>>>

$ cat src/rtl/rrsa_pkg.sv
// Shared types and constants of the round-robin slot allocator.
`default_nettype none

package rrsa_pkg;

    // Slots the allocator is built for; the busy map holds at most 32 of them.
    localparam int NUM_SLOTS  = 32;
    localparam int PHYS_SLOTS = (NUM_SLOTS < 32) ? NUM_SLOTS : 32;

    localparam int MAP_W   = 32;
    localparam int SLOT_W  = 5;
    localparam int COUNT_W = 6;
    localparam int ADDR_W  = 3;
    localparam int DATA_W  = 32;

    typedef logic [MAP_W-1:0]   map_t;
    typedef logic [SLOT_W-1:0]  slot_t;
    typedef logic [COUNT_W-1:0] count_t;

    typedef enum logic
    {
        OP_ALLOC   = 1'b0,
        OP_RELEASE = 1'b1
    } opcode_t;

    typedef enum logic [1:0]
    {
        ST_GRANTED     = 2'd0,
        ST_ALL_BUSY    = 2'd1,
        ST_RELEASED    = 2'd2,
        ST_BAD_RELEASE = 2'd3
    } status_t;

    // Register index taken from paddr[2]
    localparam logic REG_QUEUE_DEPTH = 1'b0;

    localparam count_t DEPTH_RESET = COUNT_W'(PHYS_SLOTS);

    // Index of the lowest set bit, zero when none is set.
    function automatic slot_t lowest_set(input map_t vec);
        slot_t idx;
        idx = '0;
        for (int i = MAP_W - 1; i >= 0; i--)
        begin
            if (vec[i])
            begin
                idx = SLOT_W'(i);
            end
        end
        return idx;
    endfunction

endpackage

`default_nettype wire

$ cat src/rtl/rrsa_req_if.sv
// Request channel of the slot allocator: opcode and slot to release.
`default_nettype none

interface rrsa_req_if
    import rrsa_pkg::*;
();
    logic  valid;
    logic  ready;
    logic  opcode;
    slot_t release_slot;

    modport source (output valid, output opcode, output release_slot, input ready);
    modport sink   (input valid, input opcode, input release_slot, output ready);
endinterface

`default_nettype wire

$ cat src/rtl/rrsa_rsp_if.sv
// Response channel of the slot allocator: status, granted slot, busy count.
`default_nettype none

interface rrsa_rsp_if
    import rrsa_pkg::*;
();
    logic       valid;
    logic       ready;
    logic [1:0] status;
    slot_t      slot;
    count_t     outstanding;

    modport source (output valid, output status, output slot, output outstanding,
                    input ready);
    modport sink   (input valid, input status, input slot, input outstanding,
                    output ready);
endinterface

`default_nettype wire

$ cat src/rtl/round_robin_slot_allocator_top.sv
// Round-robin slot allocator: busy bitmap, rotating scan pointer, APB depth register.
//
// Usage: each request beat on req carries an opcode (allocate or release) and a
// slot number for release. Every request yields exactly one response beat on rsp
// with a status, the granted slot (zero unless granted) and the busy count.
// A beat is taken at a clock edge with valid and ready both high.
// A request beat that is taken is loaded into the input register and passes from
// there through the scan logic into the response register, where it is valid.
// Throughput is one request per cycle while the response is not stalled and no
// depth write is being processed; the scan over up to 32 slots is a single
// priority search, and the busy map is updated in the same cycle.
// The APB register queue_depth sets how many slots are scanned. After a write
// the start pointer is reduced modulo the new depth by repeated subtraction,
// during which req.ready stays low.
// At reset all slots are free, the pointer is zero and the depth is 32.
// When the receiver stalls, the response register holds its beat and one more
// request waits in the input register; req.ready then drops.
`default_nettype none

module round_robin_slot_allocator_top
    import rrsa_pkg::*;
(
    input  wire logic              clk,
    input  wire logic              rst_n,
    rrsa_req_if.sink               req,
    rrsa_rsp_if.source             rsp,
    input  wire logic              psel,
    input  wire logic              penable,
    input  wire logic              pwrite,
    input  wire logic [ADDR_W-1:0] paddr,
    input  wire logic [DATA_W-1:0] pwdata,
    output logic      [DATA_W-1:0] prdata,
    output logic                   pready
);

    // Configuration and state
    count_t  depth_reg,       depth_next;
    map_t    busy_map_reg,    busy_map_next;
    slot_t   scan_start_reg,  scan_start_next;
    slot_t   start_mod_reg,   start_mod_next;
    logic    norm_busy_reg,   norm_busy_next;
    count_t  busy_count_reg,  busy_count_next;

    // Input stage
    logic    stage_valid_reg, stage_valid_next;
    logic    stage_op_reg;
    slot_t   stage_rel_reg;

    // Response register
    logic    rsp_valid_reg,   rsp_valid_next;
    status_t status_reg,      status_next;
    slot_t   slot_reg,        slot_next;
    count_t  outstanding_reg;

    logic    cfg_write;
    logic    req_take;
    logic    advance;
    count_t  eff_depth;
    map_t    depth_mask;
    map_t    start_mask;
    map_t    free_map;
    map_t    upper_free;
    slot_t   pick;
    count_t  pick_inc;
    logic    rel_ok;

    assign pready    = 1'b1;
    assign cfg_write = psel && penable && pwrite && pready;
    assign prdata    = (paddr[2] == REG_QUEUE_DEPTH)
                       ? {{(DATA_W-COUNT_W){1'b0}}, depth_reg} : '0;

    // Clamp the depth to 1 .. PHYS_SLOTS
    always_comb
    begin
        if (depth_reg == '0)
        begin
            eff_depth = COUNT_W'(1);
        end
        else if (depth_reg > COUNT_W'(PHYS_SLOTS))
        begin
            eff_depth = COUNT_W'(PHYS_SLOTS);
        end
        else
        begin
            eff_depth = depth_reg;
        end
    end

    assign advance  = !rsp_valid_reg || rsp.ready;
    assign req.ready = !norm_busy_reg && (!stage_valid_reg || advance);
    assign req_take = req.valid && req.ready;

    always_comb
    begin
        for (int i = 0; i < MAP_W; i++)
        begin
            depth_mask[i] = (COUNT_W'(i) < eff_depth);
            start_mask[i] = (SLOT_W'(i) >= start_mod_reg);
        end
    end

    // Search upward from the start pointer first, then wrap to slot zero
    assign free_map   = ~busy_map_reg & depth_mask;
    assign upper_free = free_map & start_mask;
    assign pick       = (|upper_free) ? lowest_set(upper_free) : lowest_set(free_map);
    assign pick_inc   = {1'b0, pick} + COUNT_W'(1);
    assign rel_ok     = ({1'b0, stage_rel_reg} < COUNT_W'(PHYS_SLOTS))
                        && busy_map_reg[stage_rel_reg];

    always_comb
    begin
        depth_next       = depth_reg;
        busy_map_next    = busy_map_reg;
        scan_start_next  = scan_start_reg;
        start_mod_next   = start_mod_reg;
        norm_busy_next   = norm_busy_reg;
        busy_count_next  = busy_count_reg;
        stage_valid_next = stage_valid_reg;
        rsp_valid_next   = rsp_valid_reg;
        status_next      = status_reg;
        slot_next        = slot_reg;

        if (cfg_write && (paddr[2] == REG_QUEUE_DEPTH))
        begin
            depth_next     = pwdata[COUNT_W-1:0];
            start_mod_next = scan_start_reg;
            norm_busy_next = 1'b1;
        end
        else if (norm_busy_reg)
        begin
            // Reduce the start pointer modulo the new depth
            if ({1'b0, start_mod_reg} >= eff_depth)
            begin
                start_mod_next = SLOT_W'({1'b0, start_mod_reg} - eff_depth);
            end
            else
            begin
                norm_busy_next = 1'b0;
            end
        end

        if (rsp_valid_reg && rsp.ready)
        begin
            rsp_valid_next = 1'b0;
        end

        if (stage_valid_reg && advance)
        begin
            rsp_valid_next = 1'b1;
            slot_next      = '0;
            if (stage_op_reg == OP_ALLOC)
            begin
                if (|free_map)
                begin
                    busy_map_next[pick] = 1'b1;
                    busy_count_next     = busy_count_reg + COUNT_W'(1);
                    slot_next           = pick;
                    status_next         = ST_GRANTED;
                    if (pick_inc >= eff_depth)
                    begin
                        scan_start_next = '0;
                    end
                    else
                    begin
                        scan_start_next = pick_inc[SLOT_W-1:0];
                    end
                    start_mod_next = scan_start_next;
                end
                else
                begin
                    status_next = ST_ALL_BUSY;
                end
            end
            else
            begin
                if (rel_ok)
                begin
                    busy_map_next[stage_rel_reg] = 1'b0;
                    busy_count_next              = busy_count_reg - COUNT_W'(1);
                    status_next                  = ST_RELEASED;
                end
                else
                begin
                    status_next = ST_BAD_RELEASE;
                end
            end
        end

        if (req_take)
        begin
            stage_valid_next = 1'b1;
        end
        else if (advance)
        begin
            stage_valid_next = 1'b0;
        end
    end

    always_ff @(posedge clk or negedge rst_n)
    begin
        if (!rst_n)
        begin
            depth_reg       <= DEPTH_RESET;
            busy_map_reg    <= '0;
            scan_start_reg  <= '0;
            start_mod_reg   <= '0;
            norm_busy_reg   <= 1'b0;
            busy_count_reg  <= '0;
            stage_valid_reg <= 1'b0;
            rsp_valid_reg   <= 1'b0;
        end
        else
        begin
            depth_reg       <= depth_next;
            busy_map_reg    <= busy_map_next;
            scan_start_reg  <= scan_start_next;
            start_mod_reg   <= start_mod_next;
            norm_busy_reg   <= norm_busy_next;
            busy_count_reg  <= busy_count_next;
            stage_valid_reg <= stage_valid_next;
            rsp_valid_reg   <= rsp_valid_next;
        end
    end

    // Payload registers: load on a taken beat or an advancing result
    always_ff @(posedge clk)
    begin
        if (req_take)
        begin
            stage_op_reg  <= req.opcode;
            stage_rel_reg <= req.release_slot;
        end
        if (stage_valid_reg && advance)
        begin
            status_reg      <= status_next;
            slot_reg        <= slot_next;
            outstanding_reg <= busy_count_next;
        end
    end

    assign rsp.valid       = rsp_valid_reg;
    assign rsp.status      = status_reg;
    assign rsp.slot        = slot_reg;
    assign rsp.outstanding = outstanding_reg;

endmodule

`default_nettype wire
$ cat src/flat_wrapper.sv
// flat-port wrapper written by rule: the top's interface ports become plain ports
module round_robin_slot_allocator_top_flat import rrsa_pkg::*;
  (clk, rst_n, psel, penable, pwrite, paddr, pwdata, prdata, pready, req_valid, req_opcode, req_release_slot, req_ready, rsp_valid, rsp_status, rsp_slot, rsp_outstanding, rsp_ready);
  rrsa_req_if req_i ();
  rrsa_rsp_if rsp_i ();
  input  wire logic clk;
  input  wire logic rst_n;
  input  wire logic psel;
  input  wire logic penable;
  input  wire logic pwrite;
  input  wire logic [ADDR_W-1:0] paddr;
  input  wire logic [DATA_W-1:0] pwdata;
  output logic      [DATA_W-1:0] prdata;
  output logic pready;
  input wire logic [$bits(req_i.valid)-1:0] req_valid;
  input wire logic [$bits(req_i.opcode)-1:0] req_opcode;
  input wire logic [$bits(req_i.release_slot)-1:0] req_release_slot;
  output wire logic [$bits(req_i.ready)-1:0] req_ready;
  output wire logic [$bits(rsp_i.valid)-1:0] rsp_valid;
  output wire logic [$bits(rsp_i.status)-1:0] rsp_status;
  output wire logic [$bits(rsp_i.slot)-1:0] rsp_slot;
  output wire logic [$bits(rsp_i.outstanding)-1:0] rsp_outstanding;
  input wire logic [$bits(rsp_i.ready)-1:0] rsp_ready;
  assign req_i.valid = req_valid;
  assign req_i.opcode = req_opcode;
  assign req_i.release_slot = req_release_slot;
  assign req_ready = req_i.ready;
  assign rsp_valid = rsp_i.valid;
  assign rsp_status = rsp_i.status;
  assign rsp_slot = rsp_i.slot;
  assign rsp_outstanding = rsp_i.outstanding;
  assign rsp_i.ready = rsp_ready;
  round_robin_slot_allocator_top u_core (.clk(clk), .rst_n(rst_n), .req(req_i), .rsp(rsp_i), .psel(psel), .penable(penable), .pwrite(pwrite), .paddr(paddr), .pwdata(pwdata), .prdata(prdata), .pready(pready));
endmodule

<<<
>>>

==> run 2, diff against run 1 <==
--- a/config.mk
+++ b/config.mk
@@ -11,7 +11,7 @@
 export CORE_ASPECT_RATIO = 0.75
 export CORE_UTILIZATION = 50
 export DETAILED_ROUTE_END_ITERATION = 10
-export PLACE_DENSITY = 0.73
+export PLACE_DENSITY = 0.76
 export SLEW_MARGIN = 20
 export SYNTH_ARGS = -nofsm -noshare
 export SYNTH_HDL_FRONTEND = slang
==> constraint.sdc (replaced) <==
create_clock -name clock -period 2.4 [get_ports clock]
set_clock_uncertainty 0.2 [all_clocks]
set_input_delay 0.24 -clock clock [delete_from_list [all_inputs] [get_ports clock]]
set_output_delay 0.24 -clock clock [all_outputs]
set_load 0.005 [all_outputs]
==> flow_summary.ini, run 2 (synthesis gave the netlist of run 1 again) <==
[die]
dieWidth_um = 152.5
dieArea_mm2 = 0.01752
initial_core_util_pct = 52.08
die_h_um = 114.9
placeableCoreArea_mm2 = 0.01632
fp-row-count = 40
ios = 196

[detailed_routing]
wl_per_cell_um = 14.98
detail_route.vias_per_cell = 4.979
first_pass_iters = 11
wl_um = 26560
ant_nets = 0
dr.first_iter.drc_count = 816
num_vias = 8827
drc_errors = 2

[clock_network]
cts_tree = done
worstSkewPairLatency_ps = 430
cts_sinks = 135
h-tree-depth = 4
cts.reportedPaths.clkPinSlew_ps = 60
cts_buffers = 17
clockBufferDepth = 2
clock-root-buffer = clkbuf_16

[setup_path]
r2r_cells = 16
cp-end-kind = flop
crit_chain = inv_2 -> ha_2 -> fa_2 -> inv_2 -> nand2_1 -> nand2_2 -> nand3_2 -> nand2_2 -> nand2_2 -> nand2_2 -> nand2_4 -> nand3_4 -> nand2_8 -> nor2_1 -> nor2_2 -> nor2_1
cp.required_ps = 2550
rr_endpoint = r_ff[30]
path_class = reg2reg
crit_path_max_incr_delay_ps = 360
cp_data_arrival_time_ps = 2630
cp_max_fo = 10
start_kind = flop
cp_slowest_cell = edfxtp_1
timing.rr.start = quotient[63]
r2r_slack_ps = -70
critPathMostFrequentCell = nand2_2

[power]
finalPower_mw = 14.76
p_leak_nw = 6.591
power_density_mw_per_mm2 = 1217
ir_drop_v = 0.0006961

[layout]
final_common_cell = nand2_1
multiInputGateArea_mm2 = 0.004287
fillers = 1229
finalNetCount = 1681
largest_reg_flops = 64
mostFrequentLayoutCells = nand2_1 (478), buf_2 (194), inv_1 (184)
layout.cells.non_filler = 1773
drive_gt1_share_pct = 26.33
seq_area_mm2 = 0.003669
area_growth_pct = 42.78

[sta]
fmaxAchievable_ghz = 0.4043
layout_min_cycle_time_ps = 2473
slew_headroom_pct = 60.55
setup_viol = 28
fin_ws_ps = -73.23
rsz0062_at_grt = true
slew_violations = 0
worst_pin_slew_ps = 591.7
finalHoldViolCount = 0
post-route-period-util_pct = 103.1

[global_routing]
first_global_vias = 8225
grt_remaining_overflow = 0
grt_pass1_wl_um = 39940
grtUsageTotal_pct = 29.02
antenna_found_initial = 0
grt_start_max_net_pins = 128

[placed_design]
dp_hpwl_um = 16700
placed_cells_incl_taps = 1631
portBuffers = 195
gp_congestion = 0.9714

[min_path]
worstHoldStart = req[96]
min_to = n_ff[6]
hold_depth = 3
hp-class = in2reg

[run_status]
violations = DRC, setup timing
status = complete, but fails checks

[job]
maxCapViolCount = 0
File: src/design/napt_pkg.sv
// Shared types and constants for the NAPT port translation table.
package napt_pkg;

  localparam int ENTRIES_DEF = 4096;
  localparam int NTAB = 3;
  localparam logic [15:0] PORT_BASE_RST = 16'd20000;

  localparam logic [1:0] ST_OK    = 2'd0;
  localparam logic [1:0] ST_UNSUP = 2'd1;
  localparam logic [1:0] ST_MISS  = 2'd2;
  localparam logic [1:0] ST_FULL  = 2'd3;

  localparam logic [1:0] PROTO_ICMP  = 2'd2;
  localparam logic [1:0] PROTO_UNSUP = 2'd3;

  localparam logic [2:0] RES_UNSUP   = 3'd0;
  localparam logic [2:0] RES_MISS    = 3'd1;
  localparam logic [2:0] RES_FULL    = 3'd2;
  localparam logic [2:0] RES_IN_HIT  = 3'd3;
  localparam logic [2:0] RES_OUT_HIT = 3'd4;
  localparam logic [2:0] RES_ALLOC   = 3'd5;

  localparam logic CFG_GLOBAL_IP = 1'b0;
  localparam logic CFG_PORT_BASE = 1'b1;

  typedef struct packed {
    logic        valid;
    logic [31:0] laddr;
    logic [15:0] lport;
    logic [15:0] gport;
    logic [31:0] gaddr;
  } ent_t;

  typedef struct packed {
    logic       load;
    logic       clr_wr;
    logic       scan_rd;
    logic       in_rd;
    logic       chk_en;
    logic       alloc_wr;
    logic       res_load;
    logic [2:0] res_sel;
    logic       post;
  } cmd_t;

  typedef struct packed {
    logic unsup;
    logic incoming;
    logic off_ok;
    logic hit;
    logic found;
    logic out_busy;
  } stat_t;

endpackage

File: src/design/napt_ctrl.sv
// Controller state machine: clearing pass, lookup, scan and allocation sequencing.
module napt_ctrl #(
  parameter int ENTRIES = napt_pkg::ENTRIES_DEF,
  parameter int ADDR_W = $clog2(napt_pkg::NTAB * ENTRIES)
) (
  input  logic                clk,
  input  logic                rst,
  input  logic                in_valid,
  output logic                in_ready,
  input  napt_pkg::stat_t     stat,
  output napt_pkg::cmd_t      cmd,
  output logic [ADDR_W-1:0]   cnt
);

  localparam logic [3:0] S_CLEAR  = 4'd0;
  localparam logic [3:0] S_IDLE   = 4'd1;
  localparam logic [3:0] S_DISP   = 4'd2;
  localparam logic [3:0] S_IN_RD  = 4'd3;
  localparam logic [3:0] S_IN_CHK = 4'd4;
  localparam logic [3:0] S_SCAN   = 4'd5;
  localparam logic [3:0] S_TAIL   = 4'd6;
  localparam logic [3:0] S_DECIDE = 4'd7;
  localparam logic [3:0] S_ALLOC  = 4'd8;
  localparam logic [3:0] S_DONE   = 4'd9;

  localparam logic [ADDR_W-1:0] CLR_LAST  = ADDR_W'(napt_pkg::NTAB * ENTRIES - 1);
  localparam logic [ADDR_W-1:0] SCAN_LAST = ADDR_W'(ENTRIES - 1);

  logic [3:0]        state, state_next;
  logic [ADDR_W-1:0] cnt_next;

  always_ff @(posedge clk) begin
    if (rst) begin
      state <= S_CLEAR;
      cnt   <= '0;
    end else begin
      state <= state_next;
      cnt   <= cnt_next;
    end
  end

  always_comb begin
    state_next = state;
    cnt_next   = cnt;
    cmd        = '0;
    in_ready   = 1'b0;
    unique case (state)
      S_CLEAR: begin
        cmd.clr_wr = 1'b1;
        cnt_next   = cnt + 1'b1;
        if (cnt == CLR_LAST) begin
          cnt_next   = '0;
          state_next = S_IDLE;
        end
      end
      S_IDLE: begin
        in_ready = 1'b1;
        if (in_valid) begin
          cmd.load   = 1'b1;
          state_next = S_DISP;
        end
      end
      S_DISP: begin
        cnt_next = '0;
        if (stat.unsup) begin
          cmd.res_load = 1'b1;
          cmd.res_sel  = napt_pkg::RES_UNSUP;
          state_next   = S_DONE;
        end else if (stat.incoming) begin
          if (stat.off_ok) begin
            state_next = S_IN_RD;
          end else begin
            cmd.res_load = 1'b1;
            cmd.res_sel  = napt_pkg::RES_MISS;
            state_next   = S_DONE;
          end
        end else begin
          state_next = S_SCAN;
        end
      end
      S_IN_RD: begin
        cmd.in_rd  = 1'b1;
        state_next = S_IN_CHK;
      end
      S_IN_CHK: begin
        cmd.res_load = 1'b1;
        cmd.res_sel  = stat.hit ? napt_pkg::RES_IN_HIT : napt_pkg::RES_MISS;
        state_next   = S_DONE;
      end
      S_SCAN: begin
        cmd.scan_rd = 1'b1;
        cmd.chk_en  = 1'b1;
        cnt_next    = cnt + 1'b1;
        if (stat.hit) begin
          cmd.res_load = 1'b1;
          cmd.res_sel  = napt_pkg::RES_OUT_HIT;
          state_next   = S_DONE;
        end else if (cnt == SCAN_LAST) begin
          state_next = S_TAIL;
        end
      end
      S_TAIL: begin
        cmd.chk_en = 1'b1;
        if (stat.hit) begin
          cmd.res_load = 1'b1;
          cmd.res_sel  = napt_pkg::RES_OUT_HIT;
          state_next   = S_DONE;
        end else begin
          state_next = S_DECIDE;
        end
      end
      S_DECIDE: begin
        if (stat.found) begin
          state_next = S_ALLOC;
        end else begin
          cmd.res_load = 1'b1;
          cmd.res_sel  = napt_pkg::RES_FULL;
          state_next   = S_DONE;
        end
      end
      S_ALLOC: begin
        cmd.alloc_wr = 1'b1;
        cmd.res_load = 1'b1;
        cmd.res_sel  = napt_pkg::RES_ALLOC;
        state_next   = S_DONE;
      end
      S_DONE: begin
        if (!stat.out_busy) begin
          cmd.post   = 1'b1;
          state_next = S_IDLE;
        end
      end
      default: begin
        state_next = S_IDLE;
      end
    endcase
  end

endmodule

<<<

▸ **Assignment**
Only the lines above from the line containing "export DETAILED_ROUTE_END_ITERATION = 10" through the line containing "dieWidth_um = 152.5" should be retyped, exactly and with both ends included.

▸ **Problem solution**
 export DETAILED_ROUTE_END_ITERATION = 10
-export PLACE_DENSITY = 0.73
+export PLACE_DENSITY = 0.76
 export SLEW_MARGIN = 20
 export SYNTH_ARGS = -nofsm -noshare
 export SYNTH_HDL_FRONTEND = slang
==> constraint.sdc (replaced) <==
create_clock -name clock -period 2.4 [get_ports clock]
set_clock_uncertainty 0.2 [all_clocks]
set_input_delay 0.24 -clock clock [delete_from_list [all_inputs] [get_ports clock]]
set_output_delay 0.24 -clock clock [all_outputs]
set_load 0.005 [all_outputs]
==> flow_summary.ini, run 2 (synthesis gave the netlist of run 1 again) <==
[die]
dieWidth_um = 152.5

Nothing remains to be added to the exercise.